As I see it our primary goals should be:
1. Coverage for all Americans
2. Manage costs with the least possible third-party intervention in our health care.
3. Allow as much freedom of choice as possible.
This can best be accomplished through a public/private partnership with reasonable patient financial responsibility.
I have been enrolled in Medicare for ten years. My wife has used it many times; in-patient, outpatient, emergency room, trauma center, etc. Along with supplemental coverage, it works. If we have bills, our out-of-pocket costs are capped at $1,750 through an employer supplemental plan. Medigap plans provide more coverage.
Medicare currently covers 18% of the US population, over 60 million Americans. Currently 10,000 Americans a day enroll in Medicare. It’s hard so see a strong argument against expanding this system for all Americans.
Those of us on Medicare can use virtually any health care provider in the USA, we can enroll in private sector supplemental plans that pay some of our out of pocket costs, or we can use the Medicare Advantage option to virtually eliminate out of pocket costs in exchange for a more limited choice of health care providers.
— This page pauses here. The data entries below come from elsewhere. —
`src/rtl/apb4_master_bridge.sv`:
```
// apb4_master_bridge: valid/ready command and response channels bridged onto a
// single-outstanding APB4 master port. Every output is driven from a register.
// Optional build macro: APB4_MASTER_TIMEOUT_EN -- aborts a transfer after
// TIMEOUT_CYCLES ACCESS cycles without M_PREADY (rsp_err=1, rsp_timeout=1).
// Without the macro there is no counter, ACCESS waits forever and rsp_timeout is 0.
module apb4_master_bridge #(
    parameter int ADDR_WIDTH     = 8,
    parameter int DATA_WIDTH     = 32,
    parameter int TIMEOUT_CYCLES = 16
) (
    input  logic                  S_PCLK,
    input  logic                  S_PRESETN,
    input  logic                  cmd_valid,
    output logic                  cmd_ready,
    input  logic                  cmd_write,
    input  logic [ADDR_WIDTH-1:0] cmd_addr,
    input  logic [DATA_WIDTH-1:0] cmd_wdata,
    output logic                  rsp_valid,
    input  logic                  rsp_ready,
    output logic [DATA_WIDTH-1:0] rsp_rdata,
    output logic                  rsp_err,
    output logic                  rsp_timeout,
    output logic [ADDR_WIDTH-1:0] M_PADDR,
    output logic                  M_PSEL,
    output logic                  M_PENABLE,
    output logic                  M_PWRITE,
    output logic [DATA_WIDTH-1:0] M_PWDATA,
    input  logic                  M_PREADY,
    input  logic [DATA_WIDTH-1:0] M_PRDATA,
    input  logic                  M_PSLVERR
);

    typedef enum logic [1:0] {
        ST_IDLE,
        ST_SETUP,
        ST_ACCESS,
        ST_RESP
    } state_t;

    state_t                  r_state;
    state_t                  w_state_nxt;

    logic                    r_cmd_ready,  w_cmd_ready_nxt;
    logic                    r_rsp_valid,  w_rsp_valid_nxt;
    logic [DATA_WIDTH-1:0]   r_rsp_rdata,  w_rsp_rdata_nxt;
    logic                    r_rsp_err,    w_rsp_err_nxt;
    logic [ADDR_WIDTH-1:0]   r_paddr,      w_paddr_nxt;
    logic                    r_psel,       w_psel_nxt;
    logic                    r_penable,    w_penable_nxt;
    logic                    r_pwrite,     w_pwrite_nxt;
    logic [DATA_WIDTH-1:0]   r_pwdata,     w_pwdata_nxt;

    logic                    w_cmd_fire;
    logic                    w_tmo_hit;
    logic                    w_acc_done;

    assign w_cmd_fire = cmd_valid & r_cmd_ready;
    assign w_acc_done = (r_state == ST_ACCESS) && (w_state_nxt == ST_RESP);

`ifdef APB4_MASTER_TIMEOUT_EN
    localparam logic [7:0] TMO_LAST = 8'(TIMEOUT_CYCLES - 1);

    logic [7:0] r_tmo_cnt;
    logic       r_rsp_timeout;

    // Count ACCESS cycles without PREADY; restarted by every SETUP phase
    always_ff @(posedge S_PCLK or negedge S_PRESETN) begin
        if (!S_PRESETN) begin
            r_tmo_cnt <= '0;
        end else if (r_state == ST_SETUP) begin
            r_tmo_cnt <= '0;
        end else if ((r_state == ST_ACCESS) && !M_PREADY && !w_tmo_hit) begin
            r_tmo_cnt <= r_tmo_cnt + 8'd1;
        end
    end

    // PREADY in the threshold cycle takes priority over the abort
    assign w_tmo_hit = (r_state == ST_ACCESS) && !M_PREADY && (r_tmo_cnt == TMO_LAST);

    // Timeout flag captured alongside the other response fields
    always_ff @(posedge S_PCLK or negedge S_PRESETN) begin
        if (!S_PRESETN) begin
            r_rsp_timeout <= 1'b0;
        end else if (w_acc_done) begin
            r_rsp_timeout <= w_tmo_hit;
        end
    end

    assign rsp_timeout = r_rsp_timeout;
`else
    assign w_tmo_hit   = 1'b0;
    assign rsp_timeout = 1'b0;
`endif

    // State register
    always_ff @(posedge S_PCLK or negedge S_PRESETN) begin
        if (!S_PRESETN) begin
            r_state <= ST_IDLE;
        end else begin
            r_state <= w_state_nxt;
        end
    end

    // Next-state logic: one outstanding transfer, cmd_valid only seen in IDLE
    always_comb begin
        w_state_nxt = r_state;
        unique case (r_state)
            ST_IDLE:   if (w_cmd_fire)             w_state_nxt = ST_SETUP;
            ST_SETUP:                              w_state_nxt = ST_ACCESS;
            ST_ACCESS: if (M_PREADY || w_tmo_hit)  w_state_nxt = ST_RESP;
            ST_RESP:   if (rsp_ready)              w_state_nxt = ST_IDLE;
            default:                               w_state_nxt = ST_IDLE;
        endcase
    end

    // Output next-values, decoded from the state being entered so that the
    // registered outputs line up with the state they belong to
    always_comb begin
        w_cmd_ready_nxt = (w_state_nxt == ST_IDLE);
        w_psel_nxt      = (w_state_nxt == ST_SETUP) || (w_state_nxt == ST_ACCESS);
        w_penable_nxt   = (w_state_nxt == ST_ACCESS);
        w_rsp_valid_nxt = (w_state_nxt == ST_RESP);
        w_paddr_nxt     = r_paddr;
        w_pwrite_nxt    = r_pwrite;
        w_pwdata_nxt    = w_psel_nxt ? r_pwdata : '0;
        w_rsp_rdata_nxt = r_rsp_rdata;
        w_rsp_err_nxt   = r_rsp_err;

        if ((r_state == ST_IDLE) && (w_state_nxt == ST_SETUP)) begin
            w_paddr_nxt  = cmd_addr;
            w_pwrite_nxt = cmd_write;
            w_pwdata_nxt = cmd_write ? cmd_wdata : '0;
        end

        if (w_acc_done) begin
            if (M_PREADY) begin
                w_rsp_rdata_nxt = r_pwrite ? '0 : M_PRDATA;
                w_rsp_err_nxt   = M_PSLVERR;
            end else begin
                w_rsp_rdata_nxt = '0;
                w_rsp_err_nxt   = 1'b1;
            end
        end
    end

    // Output registers, all cleared asynchronously by reset
    always_ff @(posedge S_PCLK or negedge S_PRESETN) begin
        if (!S_PRESETN) begin
            r_cmd_ready <= 1'b0;
            r_rsp_valid <= 1'b0;
            r_rsp_rdata <= '0;
            r_rsp_err   <= 1'b0;
            r_paddr     <= '0;
            r_psel      <= 1'b0;
            r_penable   <= 1'b0;
            r_pwrite    <= 1'b0;
            r_pwdata    <= '0;
        end else begin
            r_cmd_ready <= w_cmd_ready_nxt;
            r_rsp_valid <= w_rsp_valid_nxt;
            r_rsp_rdata <= w_rsp_rdata_nxt;
            r_rsp_err   <= w_rsp_err_nxt;
            r_paddr     <= w_paddr_nxt;
            r_psel      <= w_psel_nxt;
            r_penable   <= w_penable_nxt;
            r_pwrite    <= w_pwrite_nxt;
            r_pwdata    <= w_pwdata_nxt;
        end
    end

    assign cmd_ready = r_cmd_ready;
    assign rsp_valid = r_rsp_valid;
    assign rsp_rdata = r_rsp_rdata;
    assign rsp_err   = r_rsp_err;
    assign M_PADDR   = r_paddr;
    assign M_PSEL    = r_psel;
    assign M_PENABLE = r_penable;
    assign M_PWRITE  = r_pwrite;
    assign M_PWDATA  = r_pwdata;

endmodule
```
`config.mk`:
```
export PLATFORM = sky130hd
export DESIGN_NAME = apb4_master_bridge
export DESIGN_NICKNAME = d
export VERILOG_FILES = /design/src/rtl/apb4_master_bridge.sv
export SDC_FILE = /design/constraint.sdc
export NUM_CORES = 1
export LEC_CHECK = 0
export BUFFER_PORTS_ARGS = -buffer_cell sky130_fd_sc_hd__buf_2
export CORE_MARGIN = 3
export CORE_UTILIZATION = 35
export CTS_CLUSTER_SIZE = 24
export DETAILED_ROUTE_END_ITERATION = 16
export SETUP_SLACK_MARGIN = 0.02
export SYNTH_ARGS = -nofsm -noshare
export SYNTH_HDL_FRONTEND = slang
export SYNTH_SLANG_ARGS = --single-unit
```
`constraint.sdc`:
```
create_clock -name S_PCLK -period 2.7 [get_ports S_PCLK]
set_clock_uncertainty 0.2 [all_clocks]
set_input_delay 0.135 -clock S_PCLK [delete_from_list [all_inputs] [get_ports S_PCLK]]
set_output_delay 0.135 -clock S_PCLK [all_outputs]
set_load 0.01 [all_outputs]
```
==> key figures <==
Route
  • Routed WL: 9.18 mm
  • Wirelength per Cell: 15.7 microns
  • Number of search-and-repair iterations in the first detailed-routing pass: 4
  • Vias post-DR: 2762
  • Iteration-0 DRC count of the detailed router: 98
  • Post-DR vias/cell: 4.71
  • Residual antenna-violating net count after detailed routing: 0
  • Detailed-route DRC error count: 0

CTS
  • Buffers inserted by post-CTS timing repair: 0
  • Worst-Skew Late Latency: 330 ps
  • Total clock buffers created by CTS: 9
  • Max clock buf depth: 2
  • Number of sinks handled by clock tree synthesis: 80
  • Max H-tree Level: 3
  • Clock tree from TritonCTS: done
  • Clock tree root buffer cell: sky130_fd_sc_hd__clkbuf_8
  • Clock-pin slew of the registers on the worst-case setup and hold paths: 70 ps

Logic synthesis
  • Yosys warnings: 0
  • Dominant cell by count in the synthesized netlist: sky130_fd_sc_hd__dfrtp_1
  • Synth top area share: 59.2%
  • Mean instance size in the synthesized netlist: 14.9 sq um
  • Fraction of the yosys area taken by sequential cells: 59.2%
  • Count of different cell masters after synthesis: 23
  • Async set-or-reset flop fraction in the synthesized netlist: 100%
  • Cell type with the highest aggregate area in the netlist: sky130_fd_sc_hd__dfrtp_1
  • Flip-flop cell with the highest count after synthesis: sky130_fd_sc_hd__dfrtp_1
  • Top cells by count, synth: 80 x sky130_fd_sc_hd__dfrtp_1, 34 x sky130_fd_sc_hd__mux2_2, 33 x sky130_fd_sc_hd__and3b_1
  • Synthesized netlist cell count: 227
  • Cell area after technology mapping: 3380 sq um
  • Syn nets: 310
  • Leading cell types by total area after synthesis: sky130_fd_sc_hd__dfrtp_1 59%, sky130_fd_sc_hd__mux2_2 11%, sky130_fd_sc_hd__a32o_1 9.5%
  • Register bit total from synthesis: 80
  • Number of synthesized flops with an enable pin: 0

Timing
  • Share of the clock period used by the worst path after layout: 92.2%
  • Total negative setup slack: 0 ps
  • Post-Route Hold Slack: -6.18 ps
  • Highest clock rate: 402 MHz
  • Final setup violation count: 0
  • Hold Violations, Final: 1
  • Worst-margin pin slew: 509 ps
  • Crit path time final: 2490 ps
  • Number of pins exceeding their max-slew limit in the final report: 0
  • Worst slew slack as a fraction of its limit: 66.1%
  • RSZ-0062 raised after global routing: false

Cells and area
  • Non-filler cells in the finished layout: 586
  • # nets final: 536
  • Design area: 5230 sq um
  • Ratio of cells with drive above 1 in the final layout: 49.2%
  • Antenna diodes: 0
  • Fill cell total of the finished layout: 781
  • Area growth syn-to-layout: 54.5%

Die
  • Area of the core: 9330 sq um
  • Initial cell density of the core: 36.3%
  • Die Y: 104 microns
  • Ports placed on the boundary: 158
  • Die outline width: 104 microns
  • Total die area: 10900 sq um
  • Number of cell rows: 35

Place
  • Half-perimeter wire length after placement: 5.69 mm
  • Number of cells after detailed placement: 498
  • Placer congestion estimate: 0.677
  • Count of buffers inserted at the top-level ports: 156
  • Total placed instance area: 4290 sq um

Power
  • Net switching power figure: 1530 uW
  • Sequential power share: 39.6%
  • PD cells: 865 nW/um^2
  • Sw Share: 34.0%
  • Share of total power in combinational logic: 41.2%
  • Cell-internal power: 2980 uW
  • Leakage: 0.00280 uW
  • Proportion of power drawn by the clock network: 19.2%
  • Peak VDD IR: 0.000467 V

Outcome
  • Outcome: finished, violations left
  • Violations in the final reports: negative hold slack

Flow run
  • Number of max-cap violations: 0

Setup path
  • Critical Setup Path Class: reg -> reg
  • Number of buffer and inverter stages on the critical path: 1
  • CP max stage cell: sky130_fd_sc_hd__dfrtp_1
  • Delay of the slowest cell on the worst path: 450 ps
  • Endpoint kind of the worst setup timing path: flip-flop
  • Top Family by Delay on Critical Path: simple AND/OR/NAND/NOR gates
  • Crit path cell chain: or2_2 > o221ai_2 > ha_1 > or3b_1 > buf_4 > mux2_4
  • Worst path arrival time: 2510 ps
  • Largest fanout on the critical path: 29
  • Critical Path RT: 2720 ps
  • CP startpoint kind: flip-flop

Global routing
  • Vias in the first global route: 2956
  • Global router's overall resource usage: 17.2%
  • Grt ovf: 0
  • Wire length of the first global-routing pass: 15.2 mm
  • Antenna violations before repair: 0
  • Pin count of the biggest net entering global routing: 43

Min path
  • Worst min path class: in -> reg
==> layer usage <==
layer	wire length (microns)	GRT usage [%]	vias to the layer above
li1	-	-	1300
met1	4200	23.6	1326
met2	4210	26.5	127
met3	675	4.41	9
met4	93	5.51	0
met5	0	0	-
==> cell families after synthesis <==
kind of cell             Yosys count  share of synthesized area [%]
AND/OR/NAND/NOR                   43                           10.4
flip-flops                        80                           59.2
buffers and inverters             23                           4.07
other                              1                          0.111
adder cells (fa/ha/maj)            4                           1.48
multiplexers                      41                           14.4
AO/OA/AOI/OAI                     35                           10.3
==> power by group through the flow <==
stage	Clock, uW	Sequential (uW)	Combinational (uW)
6_report	866	1790	1860
5_1_grt	957	1840	2030
4_1_cts	905	1790	1880
3_5_place_dp	0	1810	1800
3_3_place_gp	0	1790	1770
2_1_floorplan	0	1980	897
==> worst reg2reg max path: stages, from the launching register on <==
cell	delay, ps
sky130_fd_sc_hd__dfrtp_1	450
sky130_fd_sc_hd__or2_2	360
sky130_fd_sc_hd__o221ai_2	210
sky130_fd_sc_hd__ha_1	200
sky130_fd_sc_hd__or3b_1	370
sky130_fd_sc_hd__buf_4	260
sky130_fd_sc_hd__mux2_4	330
==> layout by cell type (no fill, tap or decap), drive strengths merged <==
master	n
nand2	3
or2	1
mux2	41
o221a	1
conb	1
a32o	32
and4bb	1
a21o	1
dlygate4sd3	73
clkinv	1
and2	1
ha	4
buf	165
or3b	1
o221ai	1
clkbuf	10
and3b	33
nand3b	1
clkinvlp	3
bufinv	1
nand3	1
dfrtp	80
nand2b	1
==> final cells by class <==
cell class                 count  area [sq um]  area share [%]
timing repair buffer         238          1620            31.0
sequential                    80          2000            38.3
clock buffer                  10           138            2.63
clock inverter                 5          57.6            1.10
tap                          129           161            3.09
multi-input combinational    124          1250            23.9
==> flip-flops by register name (all words and copies together) (netlist names) <==
register and count:
rsp_err 1, r_state 2, M_PWRITE 1, M_PSEL 1
M_PWDATA 32, M_PADDR 8, rsp_valid 1, M_PENABLE 1
cmd_ready 1, rsp_rdata 32
==> stage by stage <==
step	utilization (%)	setup slack, ps	hold slack, ps	total power, uW
2_1_floorplan	-	317	-361	2880
3_3_place_gp	46.0	223	-62.7	3560
3_5_place_dp	46.0	141	-59.1	3600
4_1_cts	56.0	117	0.315	4570
5_1_grt	56.0	64.5	0.0955	4830
6_report	56.0	212	-6.18	4520
==> worst paths after layout <==
| kind | start | end | slack [ps] | cells after the start |
|---|---|---|---|---|
| hold / removal | M_PREADY | r_state[0] | -6 | 3 |
| max in group asynchronous | S_PRESETN | rsp_rdata[25] | 1560 | 3 |
| setup / recovery | r_state[0] | M_PADDR[3] | 210 | 6 |
| hold reg to reg | M_PWRITE | M_PWRITE | 280 | 1 |
| min in group asynchronous | S_PRESETN | rsp_rdata[16] | 120 | 2 |
| setup reg to reg | r_state[0] | M_PADDR[3] | 210 | 6 |
==> timing repair <==
item,in CTS,in global routing
endpoints found under the setup margin,0,28
gates resized for setup,0,1
hold buffers,73,0
hold endpoints to repair,138,0
(Power assumes the default switching activity.)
The great majority of physicians participate in Medicare. If we happen to use the services of one of the relatively few doctors who do not accept Medicare assignment, we are protected because what they can bill is limited by law. Even if we use one of the very few doctors who has opted out of Medicare, that doesn’t mean a huge bill, it means they don’t want to file a Medicare claim. They can charge at will which the patient can determine in advance and negotiate. That’s a choice.
Medicare uses modest deductibles and co-pays. There is nothing wrong with that. Creating the illusion that health care must be free by eliminating all out of pocket costs is counterproductive. Everyone, based on their income, should expect to pay a portion of their health care bills. Such bills are no different than other bills we pay every day. A modest co-pay for an office visit does not prevent the great majority of Americans from seeing a doctor, it’s a matter of spending priorities.
While health care providers do not like Medicare reimbursement levels which are 20% or so less than private insurance (Medicaid is even less), Medicare does virtually no concurrent review or pre-approval; something doctors dislike about health insurance.
Let’s consider the positives of expanding current Medicare:
1. The quickest route to cover all Americans
2. A known system to both health care providers and Americans
3. Few limitations on when and where services can be provided or by whom.
4. A payment system in place and familiar to most health care providers.
5. Continuation of choice beyond baseline coverage
6. An ongoing optional role for health savings accounts (HSA).
7. Uniform, but regional and other factor adjusted reimbursement rates.
8. Premiums that are income based.
9. Consolidation of programs; Medicaid, CHIPS, TRICARE and VA benefits, except for those with military service-related healthcare needs, would be eliminated.
10. An ongoing role for private health insurance.
Now the issues:
1. Cost. Given there is a known system with known coverage, estimating the costs would not be that difficult. The starting point is current Medicare. Adjustments would be made reflecting the needs of all ages. Modifying the system for added benefits would come after gaining experience.
2. Paying for the system. That’s easy, a combination of payroll taxes, premiums and out of pocket costs. Employers would pay a flat 8% of payroll which is generally the average they pay today. The payroll tax percentage for workers would be less, but higher than the current Medicare tax. Premiums would remain income based as would be some out-of-pocket costs. Premiums would be based on the total cost, not just the cost of Part B.
3. How will ongoing costs be managed? This question is generally ignored, but one that we should seriously consider. Either we manage costs or we continuously raise the cost of funding the system. In my view, managing costs requires questioning and maybe limiting some health care services, it may mean doing cost benefit calculations for certain procedures, it means managing resources. How else shall we manage costs?
4. Current provider reimbursement levels are inadequate. Medicare payments to health care providers are significantly less than private insurance. It is unlikely this can continue without harming health care services. We must find a fair level between today’s market prices and Medicare. And, we must encourage health care providers to maximize efficiency to help with their profits. There is minimal incentive for that today.
5. Loss of control. Yes, there will be more federal control over the payment of healthcare, and eventually perhaps over some of the the care we receive. However, studies show there is substantial unnecessary health care. The reality is that you cannot have an affordable system without some controls. Our current system demonstrates that. Even the strategies employed by insurance companies and employers have had a limited effect. Remember, it’s not always the unit prices of healthcare services that primarily drive costs, it’s the use of those services.
6. Expansion of current Medicare covered services only implemented as costs develop. Adding dental or other new coverage must be delayed and when added, all costs must built into the funding structure immediately. However, coverage would be immediately adjusted for all age groups and obstetrics.
7. There should be a national healthcare data base for individuals for efficiency, for better care and to avoid duplication and unnecessary care. You enter the system, present your card and your medical and treatment history is instantly available to your provider.